REQUIRED WORK | Report all lines from the entries below in which "default" appears.

* * *

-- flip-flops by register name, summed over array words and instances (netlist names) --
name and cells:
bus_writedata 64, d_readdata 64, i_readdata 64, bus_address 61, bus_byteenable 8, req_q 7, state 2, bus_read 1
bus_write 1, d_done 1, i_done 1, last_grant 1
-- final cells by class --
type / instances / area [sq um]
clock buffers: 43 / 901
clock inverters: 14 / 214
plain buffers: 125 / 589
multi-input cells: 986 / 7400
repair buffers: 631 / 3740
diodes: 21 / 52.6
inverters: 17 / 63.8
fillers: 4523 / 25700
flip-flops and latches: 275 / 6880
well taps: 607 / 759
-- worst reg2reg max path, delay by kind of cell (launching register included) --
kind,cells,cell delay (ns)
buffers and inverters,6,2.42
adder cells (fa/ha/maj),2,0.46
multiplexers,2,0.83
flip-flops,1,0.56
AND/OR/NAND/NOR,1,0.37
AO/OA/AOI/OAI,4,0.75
`src/rtl/route_pkg.sv`:
```
// Shared definitions for the route-table lookup: frame delimiters, route word
// layout, FSM state types and the hex/route-word decode helpers.
package route_pkg;

    localparam logic [7:0] STX = 8'h02;
    localparam logic [7:0] ETX = 8'h03;

    localparam int EXIST_BIT = 0;
    localparam int LR_LSB    = 1;
    localparam int UD_LSB    = 3;
    localparam int DROP_LSB  = 5;

    // Field codes: 01 = left/up/drop, 10 = right/down; 00 and 11 mean "none".
    localparam logic [1:0] CODE_A = 2'b01;
    localparam logic [1:0] CODE_B = 2'b10;

    typedef enum logic [1:0] {
        P_IDLE = 2'd0,
        P_DATA = 2'd1,
        P_END  = 2'd2
    } parse_state_t;

    typedef enum logic {
        L_IDLE = 1'b0,
        L_WAIT = 1'b1
    } lookup_state_t;

    typedef struct packed {
        logic unknown;
        logic left;
        logic right;
        logic up;
        logic down;
        logic drop;
    } route_cmd_t;

    typedef struct packed {
        parse_state_t  pstate;
        lookup_state_t lstate;
    } route_dbg_t;

    // Returns {is_hex, nibble} for an ASCII character.
    function automatic logic [4:0] hex_nibble(input logic [7:0] b);
        if (b >= 8'h30 && b <= 8'h39) return {1'b1, b[3:0]};
        if ((b >= 8'h41 && b <= 8'h46) || (b >= 8'h61 && b <= 8'h66))
            return {1'b1, b[3:0] + 4'd9};
        return 5'd0;
    endfunction

    function automatic route_cmd_t decode_route(input logic [15:0] info);
        route_cmd_t c;
        c         = '0;
        c.unknown = ~info[EXIST_BIT];
        if (info[EXIST_BIT]) begin
            c.left  = (info[LR_LSB+:2]   == CODE_A);
            c.right = (info[LR_LSB+:2]   == CODE_B);
            c.up    = (info[UD_LSB+:2]   == CODE_A);
            c.down  = (info[UD_LSB+:2]   == CODE_B);
            c.drop  = (info[DROP_LSB+:2] == CODE_A);
        end
        return c;
    endfunction

endpackage

```
`src/rtl/rfid_hex_frame_parser.sv`:
```
// Parses STX + 8 ASCII hex chars + ETX into a 32-bit card number; emits a
// registered frame_ok pulse with the card, or a frame_err pulse on bad framing.
module rfid_hex_frame_parser
    import route_pkg::*;
(
    input  logic         clk,
    input  logic         reset,
    input  logic         byte_valid,
    input  logic [7:0]   byte_data,
    output logic         frame_ok,
    output logic [31:0]  card,
    output logic         frame_err,
    output parse_state_t state
);

    parse_state_t state_nxt;
    logic [31:0]  shift_q, shift_nxt;
    logic [2:0]   cnt_q, cnt_nxt;
    logic         ok_nxt, err_nxt;
    logic [4:0]   nib;

    always_ff @(posedge clk or negedge reset) begin
        if (!reset) begin
            state     <= P_IDLE;
            shift_q   <= '0;
            cnt_q     <= '0;
            frame_ok  <= 1'b0;
            frame_err <= 1'b0;
        end else begin
            state     <= state_nxt;
            shift_q   <= shift_nxt;
            cnt_q     <= cnt_nxt;
            frame_ok  <= ok_nxt;
            frame_err <= err_nxt;
        end
    end

    always_comb begin
        state_nxt = state;
        shift_nxt = shift_q;
        cnt_nxt   = cnt_q;
        ok_nxt    = 1'b0;
        err_nxt   = 1'b0;
        nib       = hex_nibble(byte_data);
        if (byte_valid) begin
            case (state)
                P_IDLE: begin
                    if (byte_data == STX) begin
                        state_nxt = P_DATA;
                        cnt_nxt   = '0;
                    end
                end
                P_DATA: begin
                    // STX restarts the frame; ETX and other non-hex bytes abort it.
                    if (byte_data == STX) begin
                        cnt_nxt = '0;
                        err_nxt = 1'b1;
                    end else if (nib[4]) begin
                        shift_nxt = {shift_q[27:0], nib[3:0]};
                        cnt_nxt   = cnt_q + 3'd1;
                        if (cnt_q == 3'd7) state_nxt = P_END;
                    end else begin
                        err_nxt   = 1'b1;
                        state_nxt = P_IDLE;
                    end
                end
                P_END: begin
                    if (byte_data == ETX) begin
                        ok_nxt    = 1'b1;
                        state_nxt = P_IDLE;
                    end else if (byte_data == STX) begin
                        err_nxt   = 1'b1;
                        cnt_nxt   = '0;
                        state_nxt = P_DATA;
                    end else begin
                        err_nxt   = 1'b1;
                        state_nxt = P_IDLE;
                    end
                end
                default: state_nxt = P_IDLE;
            endcase
        end
    end

    assign card = shift_q;

endmodule

```
`src/rtl/rfid_route_client.sv`:
```
// Requester side of the route-table lookup: one lookup per parsed card, with
// duplicate holdoff, lookup timeout and latched decode of the returned route word.
module rfid_route_client
    import route_pkg::*;
#(
    parameter int TIMEOUT_CYCLES = 64,
    parameter int HOLDOFF_CYCLES = 25000000
) (
    input  logic        clk,
    input  logic        reset,
    input  logic        byte_valid,
    input  logic [7:0]  byte_data,
    output logic        start,
    output logic [31:0] rfid_data,
    input  logic        done,
    input  logic [15:0] rfid_info,
    output logic        busy,
    output logic        route_valid,
    output logic        dir_left,
    output logic        dir_right,
    output logic        dir_up,
    output logic        dir_down,
    output logic        drop,
    output logic        unknown_card,
    output logic        timeout_err,
    output logic        frame_err,
    output route_dbg_t  dbg
);

    localparam int TO_W = $clog2(TIMEOUT_CYCLES + 1);
    localparam int HO_W = $clog2(HOLDOFF_CYCLES + 1);
    localparam logic [TO_W-1:0] TO_LAST = TO_W'(TIMEOUT_CYCLES - 1);
    localparam logic [HO_W-1:0] HO_LOAD = HO_W'(HOLDOFF_CYCLES);

    logic          frame_ok, parse_err;
    logic [31:0]   card;
    parse_state_t  pstate;
    lookup_state_t lstate, lstate_nxt;

    logic [TO_W-1:0] wait_cnt;
    logic [HO_W-1:0] holdoff_cnt;
    logic [31:0]     last_card;
    logic            last_card_vld;
    route_cmd_t      cmd;
    logic            drop_err;
    logic            launch, complete, expire, drop_busy, dup;

    rfid_hex_frame_parser u_parser (
        .clk        (clk),
        .reset      (reset),
        .byte_valid (byte_valid),
        .byte_data  (byte_data),
        .frame_ok   (frame_ok),
        .card       (card),
        .frame_err  (parse_err),
        .state      (pstate)
    );

    assign dup = last_card_vld && (card == last_card) && (holdoff_cnt != '0);

    always_ff @(posedge clk or negedge reset) begin
        if (!reset) lstate <= L_IDLE;
        else        lstate <= lstate_nxt;
    end

    always_comb begin
        lstate_nxt = lstate;
        launch     = 1'b0;
        complete   = 1'b0;
        expire     = 1'b0;
        drop_busy  = 1'b0;
        case (lstate)
            L_IDLE: begin
                if (frame_ok && !dup) begin
                    launch     = 1'b1;
                    lstate_nxt = L_WAIT;
                end
            end
            L_WAIT: begin
                drop_busy = frame_ok;
                // done in the final counted cycle still completes the lookup.
                if (done) begin
                    complete   = 1'b1;
                    lstate_nxt = L_IDLE;
                end else if (wait_cnt == TO_LAST) begin
                    expire     = 1'b1;
                    lstate_nxt = L_IDLE;
                end
            end
            default: lstate_nxt = L_IDLE;
        endcase
    end

    always_ff @(posedge clk or negedge reset) begin
        if (!reset) begin
            start         <= 1'b0;
            rfid_data     <= '0;
            wait_cnt      <= '0;
            holdoff_cnt   <= '0;
            last_card     <= '0;
            last_card_vld <= 1'b0;
            cmd           <= '0;
            route_valid   <= 1'b0;
            timeout_err   <= 1'b0;
            drop_err      <= 1'b0;
        end else begin
            start       <= launch;
            route_valid <= complete;
            timeout_err <= expire;
            drop_err    <= drop_busy;
            if (launch) begin
                rfid_data <= card;
                wait_cnt  <= '0;
            end else if (lstate == L_WAIT) begin
                wait_cnt <= wait_cnt + 1'b1;
            end
            if (complete) begin
                cmd           <= decode_route(rfid_info);
                last_card     <= rfid_data;
                last_card_vld <= 1'b1;
                holdoff_cnt   <= HO_LOAD;
            end else if (holdoff_cnt != '0) begin
                holdoff_cnt <= holdoff_cnt - 1'b1;
            end
        end
    end

    assign busy         = (lstate == L_WAIT);
    assign frame_err    = parse_err | drop_err;
    assign unknown_card = cmd.unknown;
    assign dir_left     = cmd.left;
    assign dir_right    = cmd.right;
    assign dir_up       = cmd.up;
    assign dir_down     = cmd.down;
    assign drop         = cmd.drop;
    assign dbg          = '{pstate: pstate, lstate: lstate};

endmodule

```
`config.mk`:
```
export PLATFORM = sky130hd
export DESIGN_NAME = ln_interp
export DESIGN_NICKNAME = d
export VERILOG_FILES = /design/src/rtl/ln_interp.sv
export SDC_FILE = /design/constraint.sdc
export NUM_CORES = 1
export LEC_CHECK = 0
export CAP_MARGIN = 20
export CORE_ASPECT_RATIO = 0.75
export CORE_MARGIN = 2
export CORE_UTILIZATION = 45
export DETAILED_ROUTE_END_ITERATION = 8
export GPL_TIMING_DRIVEN = 0
export PLACE_DENSITY_LB_ADDON = 0.1
export SYNTH_ARGS = -nofsm -noshare
export SYNTH_HDL_FRONTEND = slang
export SYNTH_SLANG_ARGS = --single-unit
```
`constraint.sdc`:
```
create_clock -name clk -period 10.44 [get_ports clk]
set_input_delay 2.088 -clock clk [delete_from_list [all_inputs] [get_ports clk]]
set_output_delay 2.088 -clock clk [all_outputs]
set_load 0.02 [all_outputs]
```
`src/rtl/ln_interp.sv`:
```
// Natural log of an unsigned Q16.16 operand, returned as signed Q6.10.
// Leading-one range reduction, then linear interpolation between two entries of an external ln(1+m) ROM.
module ln_interp (
  input  logic        clk,
  input  logic        rst,
  input  logic        in_valid,
  output logic        in_ready,
  input  logic [31:0] x_in,
  output logic [9:0]  rom_addr,
  input  logic [15:0] rom_data,
  output logic        out_valid,
  input  logic        out_ready,
  output logic [15:0] ln_out,
  output logic        err
);

  typedef enum logic [2:0] {
    IDLE,
    NORM,
    RD0,
    RD1,
    CALC,
    OUT
  } state_t;

  state_t state_q, state_n;

  logic        [31:0] x_q;
  logic signed [4:0]  e_q;
  logic        [8:0]  idx_q;
  logic        [9:0]  frac_q;
  logic signed [15:0] y0_q;
  logic signed [15:0] y1_q;

  logic        [4:0]  p;
  logic signed [4:0]  e_n;
  logic        [31:0] sh;
  logic        [30:0] f;

  logic signed [27:0] ex;
  logic signed [27:0] dv;
  logic signed [27:0] fv;
  logic signed [27:0] pv;
  logic signed [27:0] sum;

  always_comb begin
    p = 5'd0;
    for (int i = 0; i < 32; i++) begin
      if (x_q[i]) p = 5'(i);
    end
    e_n = $signed(p - 5'd16);
    sh  = x_q << (5'd31 - p);
    f   = sh[30:0];
  end

  // Interpolate: e*ln2 + y0 + ((y1-y0)*frac) >>> 10.
  always_comb begin
    ex  = 28'(e_q);
    dv  = 28'(y1_q) - 28'(y0_q);
    fv  = 28'({1'b0, frac_q});
    pv  = dv * fv;
    sum = ex * 28'sd710 + 28'(y0_q) + (pv >>> 10);
  end

  always_comb begin
    state_n  = state_q;
    rom_addr = 10'd0;
    unique case (state_q)
      IDLE: if (in_valid) state_n = NORM;
      NORM: state_n = (x_q == 32'd0) ? OUT : RD0;
      RD0: begin
        rom_addr = {1'b0, idx_q};
        state_n  = RD1;
      end
      RD1: begin
        rom_addr = {1'b0, idx_q} + 10'd1;
        state_n  = CALC;
      end
      CALC: state_n = OUT;
      OUT:  if (out_ready) state_n = IDLE;
      default: state_n = IDLE;
    endcase
  end

  assign in_ready  = (state_q == IDLE);
  assign out_valid = (state_q == OUT);

  always_ff @(posedge clk) begin
    if (rst) begin
      state_q <= IDLE;
      x_q     <= 32'd0;
      e_q     <= 5'sd0;
      idx_q   <= 9'd0;
      frac_q  <= 10'd0;
      y0_q    <= 16'sd0;
      y1_q    <= 16'sd0;
      ln_out  <= 16'h0000;
      err     <= 1'b0;
    end else begin
      state_q <= state_n;
      unique case (state_q)
        IDLE: if (in_valid) x_q <= x_in;
        NORM: begin
          if (x_q == 32'd0) begin
            ln_out <= 16'h8000;
            err    <= 1'b1;
          end else begin
            e_q    <= e_n;
            idx_q  <= f[30:22];
            frac_q <= f[21:12];
          end
        end
        RD0: y0_q <= $signed(rom_data);
        RD1: y1_q <= $signed(rom_data);
        CALC: begin
          ln_out <= sum[15:0];
          err    <= 1'b0;
        end
        default: ;
      endcase
    end
  end

endmodule

```
==> metrics.txt, run 1 <==
# TYPE chip_impl_metric gauge
chip_impl_metric{name="critical_path_required",unit="ns"} 10.74
chip_impl_metric{name="ios",unit=""} 81
chip_impl_metric{name="h_tree_depth",unit=""} 3
chip_impl_metric{name="synth_cells",unit=""} 1821
chip_impl_metric{name="coreArea",unit="um^2"} 31500
chip_impl_metric{name="fp.dieH",unit="um"} 159
chip_impl_metric{name="final.setup.tns",unit="ns"} 0
chip_impl_metric{name="drt_first_pass_iters",unit=""} 5
chip_impl_metric{name="clkLatencyLatePin",unit="ns"} 0.39
chip_impl_metric{name="crit_arrival",unit="ns"} 10.17
chip_impl_metric{name="yosys_synthesis_warning_count",unit=""} 0
chip_impl_metric{name="diodes",unit=""} 0
chip_impl_info{name="reg2reg_to",value="ln_out[15]$_SDFFE_PP0P_"} 1
chip_impl_metric{name="wl_per_cell",unit="um"} 19.9
chip_impl_info{name="hold_path.class",value="reg -> reg"} 1
chip_impl_metric{name="grtUsageTotal",unit="%"} 28.3
chip_impl_info{name="layout_commonest_cell",value="sky130_fd_sc_hd__nand2_1"} 1
chip_impl_metric{name="io_buffers",unit=""} 80
chip_impl_info{name="clk_root_buffer_cell",value="sky130_fd_sc_hd__clkbuf_16"} 1
chip_impl_metric{name="post-place-cells",unit=""} 2311
chip_impl_metric{name="setup.reg_to_reg.worst_slack",unit="ns"} 0.57
chip_impl_metric{name="clock_path_buffers",unit=""} 2
chip_impl_info{name="cts_tree",value="built"} 1
chip_impl_metric{name="yosys_register_bits",unit=""} 108
chip_impl_metric{name="layout_setup_ws",unit="ns"} 0.565
chip_impl_metric{name="number_of_enable_type_register_cells_in_the_synthesized_netlist",unit=""} 0
chip_impl_metric{name="ys_types",unit=""} 83
chip_impl_info{name="critical-path-slowest-cell",value="sky130_fd_sc_hd__fa_1"} 1
chip_impl_metric{name="postSynthNetCount",unit=""} 2148
chip_impl_metric{name="finalPower",unit="mW"} 5.29
chip_impl_metric{name="sum_of_met3_wire_segment_lengths_after_detailed_routing",unit="um"} 4260
chip_impl_metric{name="final_hold_viol_count",unit=""} 0
chip_impl_metric{name="post_synth.cell_area_avg",unit="um^2"} 7.96
chip_impl_metric{name="initial_utilization",unit="%"} 46.1
chip_impl_metric{name="period_share",unit="%"} 94.6
chip_impl_metric{name="worstRegToRegCells",unit=""} 40
chip_impl_metric{name="vias_in_the_first_global_route",unit=""} 12600
chip_impl_metric{name="final_core_utilization",unit="%"} 52.4
chip_impl_info{name="endpoint_kind",value="flip-flop"} 1
chip_impl_metric{name="max_cap_viol_count",unit=""} 0
chip_impl_metric{name="met1_routed_length",unit="um"} 24000
chip_impl_metric{name="power.density_cell_area",unit="nW/um^2"} 321
chip_impl_metric{name="hold-path-cell-count",unit=""} 2
chip_impl_metric{name="ir_worst_vdd",unit="V"} 0.000388
chip_impl_metric{name="detailedRoute.firstIterationViolations",unit=""} 1193
chip_impl_metric{name="setup_viol_count_final",unit=""} 0
chip_impl_metric{name="ys_seq_area_share",unit="%"} 14.9
chip_impl_metric{name="std_cell_rows",unit=""} 56
chip_impl_metric{name="met2_length",unit="um"} 18100
chip_impl_metric{name="hold_ws",unit="ns"} 0.456
chip_impl_metric{name="area_growth_syn_to_layout",unit="%"} 13.7
chip_impl_metric{name="num-nets-final",unit=""} 2262
chip_impl_metric{name="maxClockFrequency",unit="GHz"} 0.101
chip_impl_metric{name="global_route.overflow_total",unit=""} 0
chip_impl_metric{name="route.detailed.vias_per_inst",unit=""} 5.69
chip_impl_info{name="status",value="finished clean"} 1
chip_impl_metric{name="finalWirelength",unit="um"} 46600
chip_impl_metric{name="grt_start_max_net_pins",unit=""} 20
chip_impl_info{name="synthFlopType",value="sky130_fd_sc_hd__dfxtp_1"} 1
chip_impl_metric{name="period_needed",unit="ns"} 9.87
chip_impl_metric{name="post_layout_nonfiller_instances",unit=""} 2346
chip_impl_metric{name="grt_pass1_wl",unit="um"} 73700
chip_impl_metric{name="async_reset_ff_share",unit="%"} 0
chip_impl_info{name="hold_end",value="y0_q[8]$_SDFFE_PP0P_"} 1
chip_impl_metric{name="place_worst_setup_slack",unit="ns"} -0.335
chip_impl_metric{name="placement.cell_area",unit="um^2"} 15800
chip_impl_metric{name="critPathMaxFanout",unit=""} 10
chip_impl_metric{name="holdBufCountCts",unit=""} 0
chip_impl_info{name="criticalPathCategory",value="reg -> reg"} 1
chip_impl_metric{name="clock-skew-final",unit="ns"} 0.0148
chip_impl_info{name="top_layer",value="met4"} 1
chip_impl_info{name="commonest_cells_after_routing_fill_and_taps_aside",value="287 x sky130_fd_sc_hd__nand2_1, 258 x sky130_fd_sc_hd__inv_1, 165 x sky130_fd_sc_hd__fa_1"} 1
chip_impl_metric{name="tightest_slew",unit="ns"} 1.24
chip_impl_metric{name="detailed_place_hpwl",unit="um"} 38200
chip_impl_metric{name="ant_nets",unit=""} 0
chip_impl_info{name="path_common_cell",value="sky130_fd_sc_hd__fa_1"} 1
chip_impl_metric{name="netlist_area",unit="um^2"} 14500
chip_impl_metric{name="place_congestion",unit=""} 0.934
chip_impl_metric{name="final_layout_size_suffix_gt1_share",unit="%"} 5.93
chip_impl_info{name="setup_repair_after_global_routing_missed_its_margin",value="no"} 1
chip_impl_metric{name="p_leak",unit="nW"} 7.30
chip_impl_metric{name="drv_slew",unit=""} 0
chip_impl_metric{name="slew-limit-headroom",unit="%"} 16.7
chip_impl_metric{name="numClockSinks",unit=""} 108
chip_impl_metric{name="routed-via-count",unit=""} 13300
chip_impl_metric{name="clk_pin_slew_worst_paths",unit="ns"} 0.08
chip_impl_info{name="regToRegStartpoint",value="y1_q[0]$_SDFFE_PP0P_"} 1
chip_impl_info{name="hp-start",value="y0_q[8]$_SDFFE_PP0P_"} 1
chip_impl_info{name="start_kind",value="flip-flop"} 1
chip_impl_metric{name="die_width",unit="um"} 211
chip_impl_metric{name="cts-buffers-inserted",unit=""} 9
chip_impl_metric{name="fillers",unit=""} 3077
chip_impl_metric{name="initial_antenna_violation_count",unit=""} 0
chip_impl_metric{name="drt_drc_violations_left",unit=""} 0
chip_impl_metric{name="postLayoutCellArea",unit="um^2"} 16500
chip_impl_metric{name="crit_path_max_incr_delay",unit="ns"} 0.54
chip_impl_metric{name="die_area",unit="um^2"} 33700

* * *

ANSWER SECTION |
                default: state_nxt = P_IDLE;
            default: lstate_nxt = L_IDLE;
      default: state_n = IDLE;
        default: ;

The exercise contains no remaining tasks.